В «Синем журнале» исповедуется: «Я много видел, я много знаю, я, считавший деньги до тридцати пяти лет злом, не хотел их».
Тифлисская газета «Кавказ», 16 октября 1910 года (С.И. Уточкину в это время 34 года): «Публика ждала чего-то особенного — и смелых полетов в высоту, и разных эволюции в воздухе, увидела утрированную осторожность г. Уточкина, вовсе не отделявшегося высоко от земли… 2 ч. 40 мин. Уточкин взлетел, через 3 с половиной минуты спустился. В 3 часа поднялся сажен до 30, через 2 мин 25 сек. сел. Далее последовали полеты с пассажирами, публика же, скучая, выражала недовольство, поскольку следовало сначала показать свое искусство, а затем совершать коммерческие полеты».
Там же — через день: «Предполагавшаяся в Тифлисе Авиационная неделя с участием пяти авиаторов не могла состояться ввиду того, что г. Уточкин запросил половину всей выделенной суммы, а именно 9 тысяч, кружок же не мог гарантировать более 8-ми».
Он всю жизнь считал деньги злом, но всю жизнь был в долгах. Он летал на развалюхе — какие уж тут эволюции? Он впервые столкнулся с видом спорта, требовавшим уйму, прорву деньжищ. Он себя не узнавал.

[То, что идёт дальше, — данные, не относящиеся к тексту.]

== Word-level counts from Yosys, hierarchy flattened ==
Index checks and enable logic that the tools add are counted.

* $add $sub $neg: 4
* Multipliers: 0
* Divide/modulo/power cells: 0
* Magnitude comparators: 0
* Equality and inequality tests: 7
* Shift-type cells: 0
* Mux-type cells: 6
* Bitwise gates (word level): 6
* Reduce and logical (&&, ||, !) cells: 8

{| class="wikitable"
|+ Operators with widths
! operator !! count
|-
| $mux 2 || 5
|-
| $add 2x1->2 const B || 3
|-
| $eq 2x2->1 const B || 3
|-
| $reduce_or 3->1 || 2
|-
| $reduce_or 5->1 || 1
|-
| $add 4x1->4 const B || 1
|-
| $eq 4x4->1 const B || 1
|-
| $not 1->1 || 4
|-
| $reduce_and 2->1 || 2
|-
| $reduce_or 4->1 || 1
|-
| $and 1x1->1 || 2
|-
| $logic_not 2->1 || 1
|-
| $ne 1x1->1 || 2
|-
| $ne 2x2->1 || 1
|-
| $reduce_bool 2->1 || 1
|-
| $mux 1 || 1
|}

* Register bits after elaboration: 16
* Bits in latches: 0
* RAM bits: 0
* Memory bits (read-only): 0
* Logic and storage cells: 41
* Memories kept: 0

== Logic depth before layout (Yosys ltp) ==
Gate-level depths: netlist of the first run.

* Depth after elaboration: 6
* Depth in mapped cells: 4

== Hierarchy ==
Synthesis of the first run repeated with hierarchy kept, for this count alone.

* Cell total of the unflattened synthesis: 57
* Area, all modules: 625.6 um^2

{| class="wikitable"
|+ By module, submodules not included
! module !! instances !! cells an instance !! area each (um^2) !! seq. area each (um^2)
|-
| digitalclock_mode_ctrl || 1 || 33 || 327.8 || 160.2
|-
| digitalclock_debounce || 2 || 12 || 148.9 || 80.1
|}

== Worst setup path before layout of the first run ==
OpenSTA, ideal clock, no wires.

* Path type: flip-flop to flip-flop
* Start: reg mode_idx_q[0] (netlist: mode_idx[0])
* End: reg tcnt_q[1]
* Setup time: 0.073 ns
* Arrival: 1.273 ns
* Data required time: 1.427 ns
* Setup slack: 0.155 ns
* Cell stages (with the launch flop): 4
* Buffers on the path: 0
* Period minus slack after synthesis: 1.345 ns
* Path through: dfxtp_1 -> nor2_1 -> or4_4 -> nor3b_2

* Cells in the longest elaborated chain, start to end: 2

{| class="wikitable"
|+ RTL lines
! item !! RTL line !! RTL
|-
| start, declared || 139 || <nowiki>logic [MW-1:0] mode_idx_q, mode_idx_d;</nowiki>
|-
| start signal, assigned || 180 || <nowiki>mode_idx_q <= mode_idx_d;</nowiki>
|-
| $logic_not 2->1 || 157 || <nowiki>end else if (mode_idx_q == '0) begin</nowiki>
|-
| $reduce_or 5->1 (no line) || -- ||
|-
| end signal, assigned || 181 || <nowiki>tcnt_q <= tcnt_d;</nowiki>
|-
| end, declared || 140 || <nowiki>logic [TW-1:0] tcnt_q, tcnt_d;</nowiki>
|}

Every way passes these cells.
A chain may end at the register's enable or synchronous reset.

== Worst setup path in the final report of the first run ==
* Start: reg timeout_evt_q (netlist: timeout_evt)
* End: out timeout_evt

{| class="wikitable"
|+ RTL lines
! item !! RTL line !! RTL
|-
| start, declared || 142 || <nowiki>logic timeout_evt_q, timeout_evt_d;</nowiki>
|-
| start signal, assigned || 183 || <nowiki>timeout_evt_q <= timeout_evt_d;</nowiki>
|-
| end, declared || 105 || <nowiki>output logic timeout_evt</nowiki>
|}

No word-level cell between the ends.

Наверное, и презирал себя. Уточкин — торгующийся, как на Привозе? Тот самый Уточкин, который на веранде кафе Фанкони, где собираются все одесские знаменитости и вся шушера, вьющаяся вокруг знаменитостей, прилипалы, вмиг разносящие по городу шутки, репризы, кунштюки знаменитостей, берет у эстрадной дивы Изы Кремер кружку для пожертвований на борьбу с туберкулезом, обходит присутствующих. Кто бросает рубль, кто два, а он сам жестом миллионера опускает четвертной билет. Только что мимоходом перехваченный. Он и кофе-то на веранде пил в кредит…

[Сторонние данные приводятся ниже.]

[src/rtl/vga_fb_arbiter.sv]
// vga_fb_arbiter: shares one single-port synchronous framebuffer RAM between
// display scanout and a writer. Scanout owns the RAM during the prefetch
// window (LEAD cycles ahead of the active area); the writer is served in all
// other cycles through a valid/ready port.
//
// Ports:
//   vga_clock, rst_n   pixel clock, asynchronous active-low reset
//   hcount, vcount     timing generator counters
//   wr                 writer port (vga_fb_arbiter_if.slave): wr_req, wr_ready,
//                      wr_addr, wr_data; wr_ready is combinational
//   mem_addr/we/wdata  registered RAM command
//   mem_rdata          RAM read data, valid RAM_LAT cycles after mem_addr
//   pixel_out          registered pixel, aligned to hcount/vcount, 0 in blanking
//   frame_tick         one-cycle pulse after the edge at vcount==V_END, hcount==0
//   synced             scanout is frame-aligned (first vcount==0 seen)
//
// Optional build macro VGA_FB_VBLANK_ONLY_WRITE_EN: writes are accepted only
// during vertical blanking (tear-free drawing).
module vga_fb_arbiter #(
  parameter int DATA_W  = 8,
  parameter int ADDR_W  = 19,
  parameter int H_START = 144,
  parameter int H_END   = 784,
  parameter int V_START = 35,
  parameter int V_END   = 515,
  parameter int RAM_LAT = 1
) (
  input  logic              vga_clock,
  input  logic              rst_n,
  input  logic [9:0]        hcount,
  input  logic [9:0]        vcount,
  vga_fb_arbiter_if.slave   wr,
  output logic [ADDR_W-1:0] mem_addr,
  output logic              mem_we,
  output logic [DATA_W-1:0] mem_wdata,
  input  logic [DATA_W-1:0] mem_rdata,
  output logic [DATA_W-1:0] pixel_out,
  output logic              frame_tick,
  output logic              synced
);

  // One cycle to register the address, RAM_LAT in the RAM, one to register the pixel.
  localparam int LEAD   = RAM_LAT + 2;
  localparam int PIPE_W = LEAD - 1;

  localparam logic [9:0] F_H_LO = 10'(H_START - LEAD);
  localparam logic [9:0] F_H_HI = 10'(H_END - LEAD);
  localparam logic [9:0] V_LO   = 10'(V_START);
  localparam logic [9:0] V_HI   = 10'(V_END);

  typedef enum logic {UNSYNC, SYNC} sync_state_t;

  sync_state_t       state, state_nxt;
  logic              fetch;
  logic              wr_fire;
  logic [ADDR_W-1:0] rd_ptr;
  logic [PIPE_W-1:0] vld_pipe;

  always_ff @(posedge vga_clock or negedge rst_n) begin
    if (!rst_n) state <= UNSYNC;
    else        state <= state_nxt;
  end

  always_comb begin
    state_nxt = state;
    synced    = (state == SYNC);
    if (state == UNSYNC && vcount == '0) state_nxt = SYNC;
  end

  always_comb begin
    fetch = synced
         && (vcount >= V_LO)   && (vcount < V_HI)
         && (hcount >= F_H_LO) && (hcount < F_H_HI);
`ifdef VGA_FB_VBLANK_ONLY_WRITE_EN
    wr.wr_ready = rst_n && !fetch && ((vcount >= V_HI) || (vcount < V_LO));
`else
    wr.wr_ready = rst_n && !fetch;
`endif
    wr_fire = wr.wr_req && wr.wr_ready;
  end

  always_ff @(posedge vga_clock or negedge rst_n) begin
    if (!rst_n) begin
      mem_addr   <= '0;
      mem_we     <= 1'b0;
      mem_wdata  <= '0;
      rd_ptr     <= '0;
      vld_pipe   <= '0;
      pixel_out  <= '0;
      frame_tick <= 1'b0;
    end else begin
      // Shift form keeps the pipe legal when it is a single stage (RAM_LAT=0).
      vld_pipe   <= (vld_pipe << 1) | PIPE_W'(fetch);
      pixel_out  <= vld_pipe[PIPE_W-1] ? mem_rdata : '0;
      frame_tick <= (vcount == V_HI) && (hcount == '0);

      if (vcount == '0)  rd_ptr <= '0;
      else if (fetch)    rd_ptr <= rd_ptr + ADDR_W'(1);

      if (fetch) begin
        mem_addr <= rd_ptr;
        mem_we   <= 1'b0;
      end else if (wr_fire) begin
        mem_addr  <= wr.wr_addr;
        mem_wdata <= wr.wr_data;
        mem_we    <= 1'b1;
      end else begin
        mem_we <= 1'b0;
      end
    end
  end

endmodule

Член партии голубого неба и чистого воздуха, не тогда ли, под свист трибун ипподрома в Дидубе, он ощутил себя не героем, а гаером, паяцем? Ведь первый шут России — великий артист, один же из многочисленных — просто клоун, посмешище.

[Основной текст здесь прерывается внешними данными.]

[src/rtl/mips_pkg.sv]
// Shared opcode/funct constants, FSM state encoding and ALU operation encoding for mips_multi.
package mips_pkg;

  localparam logic [5:0] OpRtype = 6'h00;
  localparam logic [5:0] OpJ     = 6'h02;
  localparam logic [5:0] OpBeq   = 6'h04;
  localparam logic [5:0] OpBne   = 6'h05;
  localparam logic [5:0] OpAddi  = 6'h08;
  localparam logic [5:0] OpLw    = 6'h23;
  localparam logic [5:0] OpSw    = 6'h2B;

  localparam logic [5:0] FnAdd = 6'h20;
  localparam logic [5:0] FnSub = 6'h22;
  localparam logic [5:0] FnAnd = 6'h24;
  localparam logic [5:0] FnOr  = 6'h25;
  localparam logic [5:0] FnSlt = 6'h2A;

  typedef logic [2:0] state_t;
  localparam state_t StFetch  = 3'd0;
  localparam state_t StDecode = 3'd1;
  localparam state_t StExec   = 3'd2;
  localparam state_t StMem    = 3'd3;
  localparam state_t StWb     = 3'd4;
  localparam state_t StTrap   = 3'd5;

  typedef enum logic [2:0] {
    AluAdd = 3'd0,
    AluSub = 3'd1,
    AluAnd = 3'd2,
    AluOr  = 3'd3,
    AluSlt = 3'd4
  } alu_op_e;

  function automatic logic is_supported(logic [5:0] op, logic [5:0] fn);
    logic ok;
    ok = 1'b0;
    case (op)
      OpRtype: begin
        case (fn)
          FnAdd, FnSub, FnAnd, FnOr, FnSlt: ok = 1'b1;
          default:                          ok = 1'b0;
        endcase
      end
      OpAddi, OpLw, OpSw, OpBeq, OpBne, OpJ: ok = 1'b1;
      default:                               ok = 1'b0;
    endcase
    return ok;
  endfunction

  // Wrap-around arithmetic; slt compares as signed.
  function automatic logic [31:0] alu(alu_op_e op, logic [31:0] a, logic [31:0] b);
    logic [31:0] y;
    case (op)
      AluAdd:  y = a + b;
      AluSub:  y = a - b;
      AluAnd:  y = a & b;
      AluOr:   y = a | b;
      AluSlt:  y = {31'd0, $signed(a) < $signed(b)};
      default: y = 32'd0;
    endcase
    return y;
  endfunction

endpackage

Его последней ставкой был, без сомнения, перелет Петербург — Москва. Долетев первым, он вернет себе славу первого. И тут автор вынужден вновь забежать вперед сюжета.
Все участники настаивали тогда на том, чтобы отложить старт хоть на день, указывали на плохую подготовку. Один Сергей Исаевич, пишет Васильев, «почему-то взял на себя роль защитника даже самых странных распоряжений комитета и упрекал нас в желании «сорвать перелет».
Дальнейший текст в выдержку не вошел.